Cette effervescence, si elle a permis à certains créateurs de sortir de l’anonymat et même donné à quelques-uns la possibilité de faire une carrière internationale, a aussi fabriqué des » artistes-jetables » comme elle l’avait fait auparavant avec les artistes d’Europe de l’Est dont les uvres prêtes à consommer pour un temps limité répondaient à ce que l’on attendait d’un artiste africain.
Pour voir le travail des artistes contemporains africains, il faut se tourner vers les biennales d’arts plastiques qui, au fil des années, se sont multipliées dans l’hémisphère sud. Que ce soit à Sao Paulo (Brésil), à La Havane (Cuba), à Dakar (Sénégal), à Gwangju (Corée) ou même à Johannesburg (Afrique du Sud qui n’aura connu que trois éditions), chacune d’entre elles constitue une manifestation globale qui, en dépit de quelques faiblesses selon les lieux et les années, ont su déplacer le centre vers la périphérie.

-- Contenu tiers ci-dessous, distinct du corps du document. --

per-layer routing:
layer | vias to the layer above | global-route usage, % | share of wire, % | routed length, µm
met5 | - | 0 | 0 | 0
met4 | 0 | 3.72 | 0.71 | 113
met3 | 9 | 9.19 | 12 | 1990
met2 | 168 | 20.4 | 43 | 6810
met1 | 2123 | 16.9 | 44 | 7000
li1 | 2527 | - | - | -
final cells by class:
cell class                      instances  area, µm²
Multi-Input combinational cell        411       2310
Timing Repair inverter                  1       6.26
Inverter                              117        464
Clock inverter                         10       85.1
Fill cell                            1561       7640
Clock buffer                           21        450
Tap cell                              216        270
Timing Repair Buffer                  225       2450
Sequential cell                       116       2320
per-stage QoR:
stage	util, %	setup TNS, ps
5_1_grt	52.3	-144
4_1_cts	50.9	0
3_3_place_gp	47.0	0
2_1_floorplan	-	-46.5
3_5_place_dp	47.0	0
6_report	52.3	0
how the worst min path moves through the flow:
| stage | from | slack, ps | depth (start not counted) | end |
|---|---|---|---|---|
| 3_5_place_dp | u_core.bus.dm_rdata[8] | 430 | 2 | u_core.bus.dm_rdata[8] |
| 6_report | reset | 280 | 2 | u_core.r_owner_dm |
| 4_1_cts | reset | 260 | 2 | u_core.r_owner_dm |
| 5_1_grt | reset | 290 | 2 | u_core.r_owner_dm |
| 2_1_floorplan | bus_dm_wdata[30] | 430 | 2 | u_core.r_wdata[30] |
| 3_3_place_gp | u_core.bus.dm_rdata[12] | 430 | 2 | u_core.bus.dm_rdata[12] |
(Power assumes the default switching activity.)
**src/rtl/hazard_ctrl_if.sv**
```systemverilog
// Purpose: pipeline-side bundle between the datapath and the hazard sequencer.
// Latency: none, plain wires.
// Backpressure: none carried here; stalls are the payload of this bundle.
// Ports (slave = hazard_ctrl view):
//   in : start_i, id_rs1_i, id_rs2_i, ex_memread_i, ex_rd_i, branch_taken_i,
//        dmem_req_i, dmem_ack_i
//   out: pc_write_o, ifid_stall_o, ifid_flush_o, idex_bubble_o, mem_stall_o,
//        err_o, stall_cnt_o, flush_cnt_o
interface hazard_ctrl_if #(
  parameter int CNT_W = 16
);
  logic             start_i;
  logic [4:0]       id_rs1_i;
  logic [4:0]       id_rs2_i;
  logic             ex_memread_i;
  logic [4:0]       ex_rd_i;
  logic             branch_taken_i;
  logic             dmem_req_i;
  logic             dmem_ack_i;
  logic             pc_write_o;
  logic             ifid_stall_o;
  logic             ifid_flush_o;
  logic             idex_bubble_o;
  logic             mem_stall_o;
  logic             err_o;
  logic [CNT_W-1:0] stall_cnt_o;
  logic [CNT_W-1:0] flush_cnt_o;

  // Pipeline / datapath side.
  modport master (
    output start_i, id_rs1_i, id_rs2_i, ex_memread_i, ex_rd_i,
           branch_taken_i, dmem_req_i, dmem_ack_i,
    input  pc_write_o, ifid_stall_o, ifid_flush_o, idex_bubble_o,
           mem_stall_o, err_o, stall_cnt_o, flush_cnt_o
  );

  // Hazard sequencer side.
  modport slave (
    input  start_i, id_rs1_i, id_rs2_i, ex_memread_i, ex_rd_i,
           branch_taken_i, dmem_req_i, dmem_ack_i,
    output pc_write_o, ifid_stall_o, ifid_flush_o, idex_bubble_o,
           mem_stall_o, err_o, stall_cnt_o, flush_cnt_o
  );
endinterface

```
**src/rtl/hazard_ctrl.sv**
```systemverilog
// Purpose: stall/flush sequencer for the 5-stage pipeline (load-use, branch flush, D$ miss freeze).
// Latency: all pipeline controls are combinational in the cycle of the event; counters/err update on the next edge.
// Backpressure: a data-cache miss freezes the whole pipeline via mem_stall_o until dmem_ack_i.
// Ports: clk_i clock, rst_i async active-low reset, hz (hazard_ctrl_if.slave) carrying
//   the ID/EX hazard inputs, branch and D$ handshake in, and the PC/IF_ID/ID_EX controls,
//   sticky timeout error and saturating stall/flush counters out.
module hazard_ctrl #(
  parameter int CNT_W       = 16,
  parameter int MEM_TIMEOUT = 255
) (
  input  logic         clk_i,
  input  logic         rst_i,
  hazard_ctrl_if.slave hz
);

  localparam int WAIT_W = $clog2(MEM_TIMEOUT + 1);
  localparam logic [WAIT_W-1:0] WAIT_MAX  = WAIT_W'(MEM_TIMEOUT);
  localparam logic [WAIT_W-1:0] WAIT_LAST = WAIT_W'(MEM_TIMEOUT - 1);

  localparam logic [1:0] ST_IDLE     = 2'd0;
  localparam logic [1:0] ST_RUN      = 2'd1;
  localparam logic [1:0] ST_MEM_WAIT = 2'd2;

  logic [1:0]        state_q;
  logic [1:0]        state_d;
  logic [WAIT_W-1:0] wait_cnt_q;
  logic              err_q;
  logic [CNT_W-1:0]  stall_cnt_q;
  logic [CNT_W-1:0]  flush_cnt_q;

  logic miss;
  logic waiting;
  logic freeze;
  logic active;
  logic load_use;
  logic stall_ev;
  logic flush_ev;

  assign miss    = hz.dmem_req_i & ~hz.dmem_ack_i;
  assign waiting = (state_q == ST_MEM_WAIT) & ~hz.dmem_ack_i;

  // The freeze is raised in the very cycle of the miss, before the FSM has
  // moved, so the MEM stage never advances past an unfinished access.
  assign freeze = ((state_q == ST_RUN) & miss) | waiting;

  // The ack cycle of MEM_WAIT is a normal running cycle: the pipeline
  // re-presents the hazard/branch inputs that were held during the freeze.
  assign active = ((state_q == ST_RUN) | (state_q == ST_MEM_WAIT)) & ~freeze;

  assign load_use = hz.ex_memread_i & (hz.ex_rd_i != 5'd0) &
                    ((hz.ex_rd_i == hz.id_rs1_i) | (hz.ex_rd_i == hz.id_rs2_i));

  // Load-use wins over a taken branch; the branch stays in ID and resolves
  // again next cycle, so dropping the flush here loses nothing.
  assign stall_ev = active & load_use;
  assign flush_ev = active & hz.branch_taken_i & ~load_use;

  assign hz.pc_write_o    = active & ~load_use;
  assign hz.ifid_stall_o  = ~active | load_use;
  assign hz.ifid_flush_o  = flush_ev;
  assign hz.idex_bubble_o = stall_ev;
  assign hz.mem_stall_o   = freeze;
  assign hz.err_o         = err_q;
  assign hz.stall_cnt_o   = stall_cnt_q;
  assign hz.flush_cnt_o   = flush_cnt_q;

  always_comb begin
    state_d = state_q;
    case (state_q)
      ST_IDLE: begin
        if (hz.start_i) state_d = ST_RUN;
      end
      ST_RUN: begin
        // An outstanding miss must be waited out even if start_i drops.
        if (miss)             state_d = ST_MEM_WAIT;
        else if (!hz.start_i) state_d = ST_IDLE;
      end
      ST_MEM_WAIT: begin
        if (hz.dmem_ack_i) state_d = hz.start_i ? ST_RUN : ST_IDLE;
      end
      default: state_d = ST_IDLE;
    endcase
  end

  always_ff @(posedge clk_i or negedge rst_i) begin
    if (!rst_i) begin
      state_q     <= ST_IDLE;
      wait_cnt_q  <= '0;
      err_q       <= 1'b0;
      stall_cnt_q <= '0;
      flush_cnt_q <= '0;
    end else begin
      state_q <= state_d;

      // wait_cnt counts completed MEM_WAIT cycles without ack; it parks at
      // MEM_TIMEOUT so it cannot wrap during an arbitrarily long wait.
      if (waiting) begin
        if (wait_cnt_q != WAIT_MAX) wait_cnt_q <= wait_cnt_q + WAIT_W'(1);
        if (wait_cnt_q == WAIT_LAST) err_q <= 1'b1;
      end else begin
        wait_cnt_q <= '0;
      end

      if (stall_ev && (stall_cnt_q != {CNT_W{1'b1}})) stall_cnt_q <= stall_cnt_q + CNT_W'(1);
      if (flush_ev && (flush_cnt_q != {CNT_W{1'b1}})) flush_cnt_q <= flush_cnt_q + CNT_W'(1);
    end
  end

endmodule

```
**src/flat_wrapper.sv**
```systemverilog
// flat-port wrapper written by rule: the top's interface ports become plain ports
module hazard_ctrl_flat 
#(
  parameter int CNT_W       = 16,
  parameter int MEM_TIMEOUT = 255
)
  (clk_i, rst_i, hz_start_i, hz_id_rs1_i, hz_id_rs2_i, hz_ex_memread_i, hz_ex_rd_i, hz_branch_taken_i, hz_dmem_req_i, hz_dmem_ack_i, hz_pc_write_o, hz_ifid_stall_o, hz_ifid_flush_o, hz_idex_bubble_o, hz_mem_stall_o, hz_err_o, hz_stall_cnt_o, hz_flush_cnt_o);
  hazard_ctrl_if #(.CNT_W(CNT_W)) hz_i ();
  input  logic clk_i;
  input  logic rst_i;
  input wire logic [$bits(hz_i.start_i)-1:0] hz_start_i;
  input wire logic [$bits(hz_i.id_rs1_i)-1:0] hz_id_rs1_i;
  input wire logic [$bits(hz_i.id_rs2_i)-1:0] hz_id_rs2_i;
  input wire logic [$bits(hz_i.ex_memread_i)-1:0] hz_ex_memread_i;
  input wire logic [$bits(hz_i.ex_rd_i)-1:0] hz_ex_rd_i;
  input wire logic [$bits(hz_i.branch_taken_i)-1:0] hz_branch_taken_i;
  input wire logic [$bits(hz_i.dmem_req_i)-1:0] hz_dmem_req_i;
  input wire logic [$bits(hz_i.dmem_ack_i)-1:0] hz_dmem_ack_i;
  output wire logic [$bits(hz_i.pc_write_o)-1:0] hz_pc_write_o;
  output wire logic [$bits(hz_i.ifid_stall_o)-1:0] hz_ifid_stall_o;
  output wire logic [$bits(hz_i.ifid_flush_o)-1:0] hz_ifid_flush_o;
  output wire logic [$bits(hz_i.idex_bubble_o)-1:0] hz_idex_bubble_o;
  output wire logic [$bits(hz_i.mem_stall_o)-1:0] hz_mem_stall_o;
  output wire logic [$bits(hz_i.err_o)-1:0] hz_err_o;
  output wire logic [$bits(hz_i.stall_cnt_o)-1:0] hz_stall_cnt_o;
  output wire logic [$bits(hz_i.flush_cnt_o)-1:0] hz_flush_cnt_o;
  assign hz_i.start_i = hz_start_i;
  assign hz_i.id_rs1_i = hz_id_rs1_i;
  assign hz_i.id_rs2_i = hz_id_rs2_i;
  assign hz_i.ex_memread_i = hz_ex_memread_i;
  assign hz_i.ex_rd_i = hz_ex_rd_i;
  assign hz_i.branch_taken_i = hz_branch_taken_i;
  assign hz_i.dmem_req_i = hz_dmem_req_i;
  assign hz_i.dmem_ack_i = hz_dmem_ack_i;
  assign hz_pc_write_o = hz_i.pc_write_o;
  assign hz_ifid_stall_o = hz_i.ifid_stall_o;
  assign hz_ifid_flush_o = hz_i.ifid_flush_o;
  assign hz_idex_bubble_o = hz_i.idex_bubble_o;
  assign hz_mem_stall_o = hz_i.mem_stall_o;
  assign hz_err_o = hz_i.err_o;
  assign hz_stall_cnt_o = hz_i.stall_cnt_o;
  assign hz_flush_cnt_o = hz_i.flush_cnt_o;
  hazard_ctrl #(.CNT_W(CNT_W), .MEM_TIMEOUT(MEM_TIMEOUT)) u_core (.clk_i(clk_i), .rst_i(rst_i), .hz(hz_i));
endmodule
```
**config.mk**
```make
export PLATFORM = sky130hd
export DESIGN_NAME = hazard_ctrl_flat
export DESIGN_NICKNAME = d
export VERILOG_FILES = /design/src/rtl/hazard_ctrl_if.sv /design/src/rtl/hazard_ctrl.sv /design/src/flat_wrapper.sv
export SDC_FILE = /design/constraint.sdc
export NUM_CORES = 1
export LEC_CHECK = 0
export BUFFER_PORTS_ARGS = -buffer_cell sky130_fd_sc_hd__buf_4
export CORE_ASPECT_RATIO = 0.9
export CORE_MARGIN = 2
export CORE_UTILIZATION = 53
export DETAILED_ROUTE_END_ITERATION = 16
export PLACE_DENSITY_LB_ADDON = 0.08
export SYNTH_ARGS = -nofsm -noshare
export SYNTH_HDL_FRONTEND = slang
export SYNTH_SLANG_ARGS = --single-unit
export TNS_END_PERCENT = 50
```
**constraint.sdc**
```tcl
create_clock -name clk_i -period 2.5 [get_ports clk_i]
set_clock_uncertainty 0.05 [all_clocks]
set_input_delay 0.125 -clock clk_i [delete_from_list [all_inputs] [get_ports clk_i]]
set_output_delay 0.125 -clock clk_i [all_outputs]
set_load 0.005 [all_outputs]
```
# Yosys cells after proc, flatten, opt, wreduce, memory -nomap -nowiden

Cells that the tools add are included.

Bits in registers: 43
Input bits: 22
Output and inout bits: 38
Logic and storage cells: 52

Add/subtract/negate cells: 3
Eq/ne operators: 12
Muxes and demuxes: 8
Bitwise logic cells: 18
Reduce and logical (&&, ||, !) cells: 6

Operators by type and width:

| operator              | number |
|---|---|
| $add 16x1->16 const B | 2 |
| $ne 16x16->1 const B  | 2 |
| $mux 8                | 2 |
| $and 1x1->1           | 10 |
| $eq 5x5->1            | 2 |
| $add 8x1->8 const B   | 1 |
| $eq 8x8->1 const B    | 1 |
| $mux 2                | 4 |
| $ne 8x8->1 const B    | 1 |
| $ne 2x2->1 const B    | 3 |
| $pmux 2 s3            | 1 |
| $reduce_bool 5->1     | 1 |
| $not 1->1             | 4 |
| $or 1x1->1            | 4 |
| $ne 3x2->1 const B    | 1 |
| $reduce_and 3->1      | 1 |
| $eq 2x1->1 const B    | 1 |
| $eq 2x2->1 const B    | 1 |
| $logic_and 1x1->1     | 2 |
| $logic_not 2->1       | 1 |
| $reduce_and 2->1      | 1 |
| $mux 1                | 1 |

# Logic depth before layout (Yosys ltp)

Gate-level depths: netlist of run 1.

Word-level depth: 9
Gate-level depth with buffers: 9
Mapped depth without buffers: 8

# Worst setup path before layout of run 1

OpenSTA, ideal clock, no wires.

Path type: register to register
Start: register u_core.state_q[0]
End: register u_core.stall_cnt_q[1], in the netlist u_core.hz.stall_cnt_o[1]
Library setup time: 0.128 ns
Data arrival time: 1.947 ns
Setup slack: 0.376 ns
Cell stages (with the launch flop): 8
Path buffers: 0
Clock period less this slack: 2.124 ns
Path through: dfrtp_1 -> inv_1 -> ha_1 -> a21oi_1 -> o21ai_2 -> a311o_2 -> nor2_2 -> mux2_1

Cells in the longest elaborated chain, start to end: 7

RTL lines:

| what                                     | RTL line                                                | RTL |
|---|---|---|
| from (decl)                              | hazard_ctrl.sv:24                                       | `logic [1:0] state_q;` |
| from (signal assigned)                   | hazard_ctrl.sv:93                                       | `state_q <= state_d;` |
| $eq 2x1->1 or $eq 2x2->1 (tied branches) | hazard_ctrl.sv:44, hazard_ctrl.sv:48, hazard_ctrl.sv:40 |  |
| $and 1x1->1, on equally long branches    | hazard_ctrl.sv:44, hazard_ctrl.sv:40                    |  |
| $or 1x1->1                               | hazard_ctrl.sv:44                                       | `assign freeze = ((state_q == ST_RUN) & miss) \| waiting;` |
| $not 1->1                                | hazard_ctrl.sv:48                                       | `assign active = ((state_q == ST_RUN) \| (state_q == ST_MEM_WAIT)) & ~freeze;` |
| $and 1x1->1 *                            | hazard_ctrl.sv:48                                       |  |
| $and 1x1->1 *                            | hazard_ctrl.sv:55                                       | `assign stall_ev = active & load_use;` |
| $logic_and 1x1->1 *                      | hazard_ctrl.sv:104                                      | `if (stall_ev && (stall_cnt_q != {CNT_W{1'b1}})) stall_cnt_q <= stall_cnt_q + CNT_W'(1);` |
| to (signal assigned)                     | hazard_ctrl.sv:104                                      |  |
| to (decl)                                | hazard_ctrl.sv:28                                       | `logic [CNT_W-1:0] stall_cnt_q;` |

Every way passes the cells marked *; elsewhere a longest branch is shown, timed or not.
A chain may end at the register's enable or synchronous reset.

# Final worst setup path of run 1

Start: register u_core.state_q[0]
End: register u_core.flush_cnt_q[1], in the netlist u_core.hz.flush_cnt_o[1]

Cells in the longest elaborated chain, start to end: 8

RTL lines:

| what                                     | RTL line                                                | RTL |
|---|---|---|
| $eq 2x1->1 or $eq 2x2->1 (tied branches) | hazard_ctrl.sv:44, hazard_ctrl.sv:48, hazard_ctrl.sv:40 |  |
| $and 1x1->1, on equally long branches    | hazard_ctrl.sv:44, hazard_ctrl.sv:40                    |  |
| $or 1x1->1                               | hazard_ctrl.sv:44                                       |  |
| $not 1->1                                | hazard_ctrl.sv:48                                       |  |
| $and 1x1->1 *                            | hazard_ctrl.sv:48                                       |  |
| $and 1x1->1 * (2 in a row)               | hazard_ctrl.sv:56                                       | `assign flush_ev = active & hz.branch_taken_i & ~load_use;` |
| $logic_and 1x1->1 *                      | hazard_ctrl.sv:105                                      | `if (flush_ev && (flush_cnt_q != {CNT_W{1'b1}})) flush_cnt_q <= flush_cnt_q + CNT_W'(1);` |
| to (signal assigned)                     | hazard_ctrl.sv:105                                      |  |
| to (decl)                                | hazard_ctrl.sv:29                                       | `logic [CNT_W-1:0] flush_cnt_q;` |

Marked as above.

==> flow_results.org, run 1 <==
** Outcome
- The flow ran to the end, and the final reports show no timing, DRC or antenna violations.

** Power
- Pwr Density :: 711 nW/um^2
- Leakage power total :: 1.41 nW
- P_sw :: 639 uW
- IR analysis of the VDD net gives a maximum drop of 0.573 mV.
- Power, Total :: 2.12 mW
- Part of the total power dissipated in combinational logic :: 0.293
- Part of the power in the clock network :: 0.299
- Internal power :: 1.49 mW
- Of the total power, registers draw 0.408.
- Of the total power, the share spent switching nets is 0.301.

** Synth
- Count of flip-flops with a built-in enable after synthesis :: 0
- The mapped netlist covers 2340 sq um.
- In the synthesized netlist the dominant register cell turns out to be dfrtp_1.
- After synthesis the netlist holds a flip-flop and latch count of 43.
- Share of flip-flops with an asynchronous set or reset :: 1.00
- The Yosys step of the flow raised 0 warnings.
- Sequential-to-total area share from yosys stat :: 0.459
- Averaged over all synthesized cells, the footprint is 10.2 sq um.
- Distinct cells, synth :: 40
- Synthesis handed over a netlist of 229 instances.
- Net Count, Synth :: 259

** Detailed routing
- Initial drt markers :: 124
- Average detailed-routed wire length per instance :: 13.6 um
- Total DRC errors in the routed layout :: 0
- Routed WL :: 4840 um
- Detailed-routing iteration count for the pre-antenna-repair pass :: 4
- The count of nets left with antenna violations once routing finished came out at 0.
- Using the TritonRoute via totals, the vias-per-cell ratio works out to 5.34.
- Via count of the routed design :: 1895

** Setup path
- Flop2flop setup slack :: 130 ps
- Worst R2R End :: u_core.hz.flush_cnt_o[1]
- The startpoint identified for the worst register-to-register timing path is u_core.state_q[0].
- Counting cells, the worst reg-to-reg path comes to 7.
- The worst setup path is launched from a flop.
- The worst setup path is captured at a flop.
- Data on the critical path arrives at its endpoint at 2500 ps.
- Data on the critical path is required at its endpoint by 2630 ps.
- The critical path in this run is classified as reg -> reg.
- Crit Path Max Fanout :: 12

** GRT
- Number of antenna violations at the first check in global routing :: 0
- Leftover overflow at the end of global routing :: 0
- Across every metal layer, demand over resource in global routing totals 0.214.
- Number of global-route vias before repair :: 1836
- Global-route wire length before repair :: 8100 um
- Met2 track demand over resource :: 0.331
- After global routing, the most crowded layer is met2.
- For this run, global-route usage on met1 was measured as 0.289.
- Met3 track demand over resource in global routing :: 0.0469
- Entering global routing, the biggest net connects 44 pins.

** Final layout
- With fillers left out, the area of the finished cells amounts to 2990 sq um.
- The net count of the finished layout is 324.
- Post-route insts no fill :: 355
- Fill cell total of the finished layout :: 319
- The repair_antennas step left the layout with diodes totalling 0.
- Measured on the finished design, the core utilization comes to 0.719.
- Compared with the post-synthesis result, the final layout area differs by 27.5%.
- Fraction of layout instances using a drive strength above 1 :: 0.278
- Sequential cell area :: 1080 sq um
- In the final layout, the multi-input gates occupy 1220 sq um.

** Placed design
- Cells after DPL :: 346
- Post-placement worst setup slack :: 206 ps
- The count of buffers added on input and output ports is 59.
- In this run the cell area measured after placement is 2850 sq um.
- Post-DP HPWL :: 3620 um
- Final RePlAce weighted congestion :: 0.833

** Clock network
- Root Driver :: clkbuf_8
- CTS saw 43 sinks.
- Count of instances resized after the clock tree is built :: 0
- Post CTS Setup Buffer Count :: 0
- Clock latency at the later pin of the worst-skew pair :: 300 ps
- The number of hold buffers added after CTS was 1.
- Buffers inserted during clock tree synthesis total 5.
- H-tree depth reported by CTS :: 2
- Worst-case clock buffer depth :: 2
- Clock-pin slew on the worst setup and hold paths :: 90 ps
- Clock tree from TritonCTS :: done

** Timing
- RSZ-0062 raised after global routing :: no
- On the final layout, the worst hold slack is 107 ps.
- Fmax :: 423 MHz
- Hold violation count in the final report :: 0
- Smallest setup slack after layout :: 134 ps
- The max-slew violation count came to 0.
- Total negative setup slack :: 0 ps
- Setup violations remaining at the end of the flow were counted as 0.
- Measured against its own limit, the worst slew margin works out to 0.640.
- Worst slew pin tran :: 539 ps
- Clock period minus final worst setup slack :: 2370 ps
- Part of the cycle the worst path needs :: 0.947

** Hold path
- In this run the most critical hold path is launched from hz_dmem_ack_i.
- Path type of the worst min-delay path :: in -> reg
- Hold Path End :: u_core.state_q[1]
- Cell count of the worst hold path :: 3

** Job
- Total of max-cap violations :: 0

** Die
- Measured along the x axis, the die boundary spans 74.1 um.
- DIE HEIGHT :: 67.1 um
- During I/O placement, the number of pins put on the boundary was 60.
- DIE AREA :: 4970 sq um
- Core area :: 4160 sq um
- The floorplan has 22 rows.
- Effective utilization at floorplan :: 0.564
## synth_stat cells (2+ instances only)
cell      count  share of area
nand3_1      13          0.028
nor2b_1       2         0.0053
o21ai_0       5          0.011
xor2_1       23          0.086
a21oi_1       3         0.0064
nor4_4        2          0.018
ha_1          8          0.043
nor2_2        2         0.0053
nor4_1        3         0.0080
o21ai_2       2         0.0075
inv_1         6         0.0096
nor3_2        2         0.0085
nor3_1        9          0.019
xnor2_1      18          0.067
mux2_2        2         0.0096
nand2_1      23          0.037
nand4_1      13          0.035
and3_1        4          0.011
a31oi_1       5          0.013
mux2_4        2          0.013
nand2b_1      3         0.0080
nor2_1       19          0.030
dfrtp_1      43           0.46
## kinds of logic after synthesis
group,after synthesis,share of synthesized area
flops,43,0.459
fa+ha+maj,8,0.0427
simple gates,101,0.233
buf+inv,9,0.0192
mux,6,0.0315
xor+xnor,41,0.153
compound gates,21,0.0609
## placed cells by master, fill, tap and decap left out, types with 2 or more instances in the layout
master	n
and3_1	4
a21oi_1	3
nor3_1	9
nand3_1	13
inv_1	6
nand2_1	23
o21ai_2	2
ha_1	8
mux2_4	2
dfrtp_1	43
xnor2_1	18
nor4_1	3
clkbuf_8	5
buf_4	60
xor2_1	23
o21ai_0	5
nor2_2	2
nor3_2	2
nand4_1	13
a31oi_1	5
mux2_2	2
nand2b_1	3
nor2b_1	2
nor2_1	19
bufinv_16	2
nor4_4	2
## worst max-delay path, cell delays in order (launching register included)
cell	delay (ps)
dfrtp_1	410
inv_1	80
ha_1	240
a21oi_1	270
o211ai_1	240
a21oi_1	170
o21a_1	410
mux2_2	380
## flip-flops by register name, summed over array words and instances, names as in the netlist
name / count
u_core.hz.err_o: 1
u_core.hz.flush_cnt_o: 16
u_core.hz.stall_cnt_o: 16
u_core.state_q: 2
u_core.wait_cnt_q: 8
## power groups by stage
stage	clock (mW)	sequential (mW)	combinational, mW
6_report	0.634	0.868	0.622
5_1_grt	0.687	0.881	0.692
4_1_cts	0.646	0.867	0.631
3_5_place_dp	0	0.877	0.627
3_3_place_gp	0	0.874	0.605
2_1_floorplan	0	0.865	0.350
## layer usage
layer,wire length (um),vias to the layer above
met4,63,0
met5,0,-
met1,2190,899
met3,274,7
met2,2320,56
li1,-,933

Même si elles n’ont pas encore le poids des biennales de Venise et de Lyon ou de la Dokumenta de Kassel en Allemagne (dont le commissaire était en 2002 le nigérian Okwui Enwesor), ces biennales peuvent, en s’affirmant et en s’installant dans la durée, influer sur les circuits de l’art contemporain. Ce qui permettrait d’élargir le réseau artistique au niveau planétaire et donnerait enfin du sens à la mondialisation des expressions plastiques contemporaines, mondialisation encore trop souvent limitée à un centre constitué du monde anglo-saxon et des plus nantis des pays européens. Certes, les biennales du Sud ne représentent pas encore un enjeu pour le marché de l’art international : en 2002, les États-Unis et la Grande-Bretagne détenaient à eux seuls 79,7 % des parts du marché de l’art (3), tandis que 98 % des institutions d’art contemporain sur la planète continuent à n’exposer que des artistes occidentaux. Elles sont pourtant suivies même de loin en loin et parfois avec une certaine condescendance par les acteurs du marché, conscients qu’ils peuvent y récupérer des artistes et des tendances émergentes à l’heure où certains clament la dégénérescence des approches plastiques occidentales.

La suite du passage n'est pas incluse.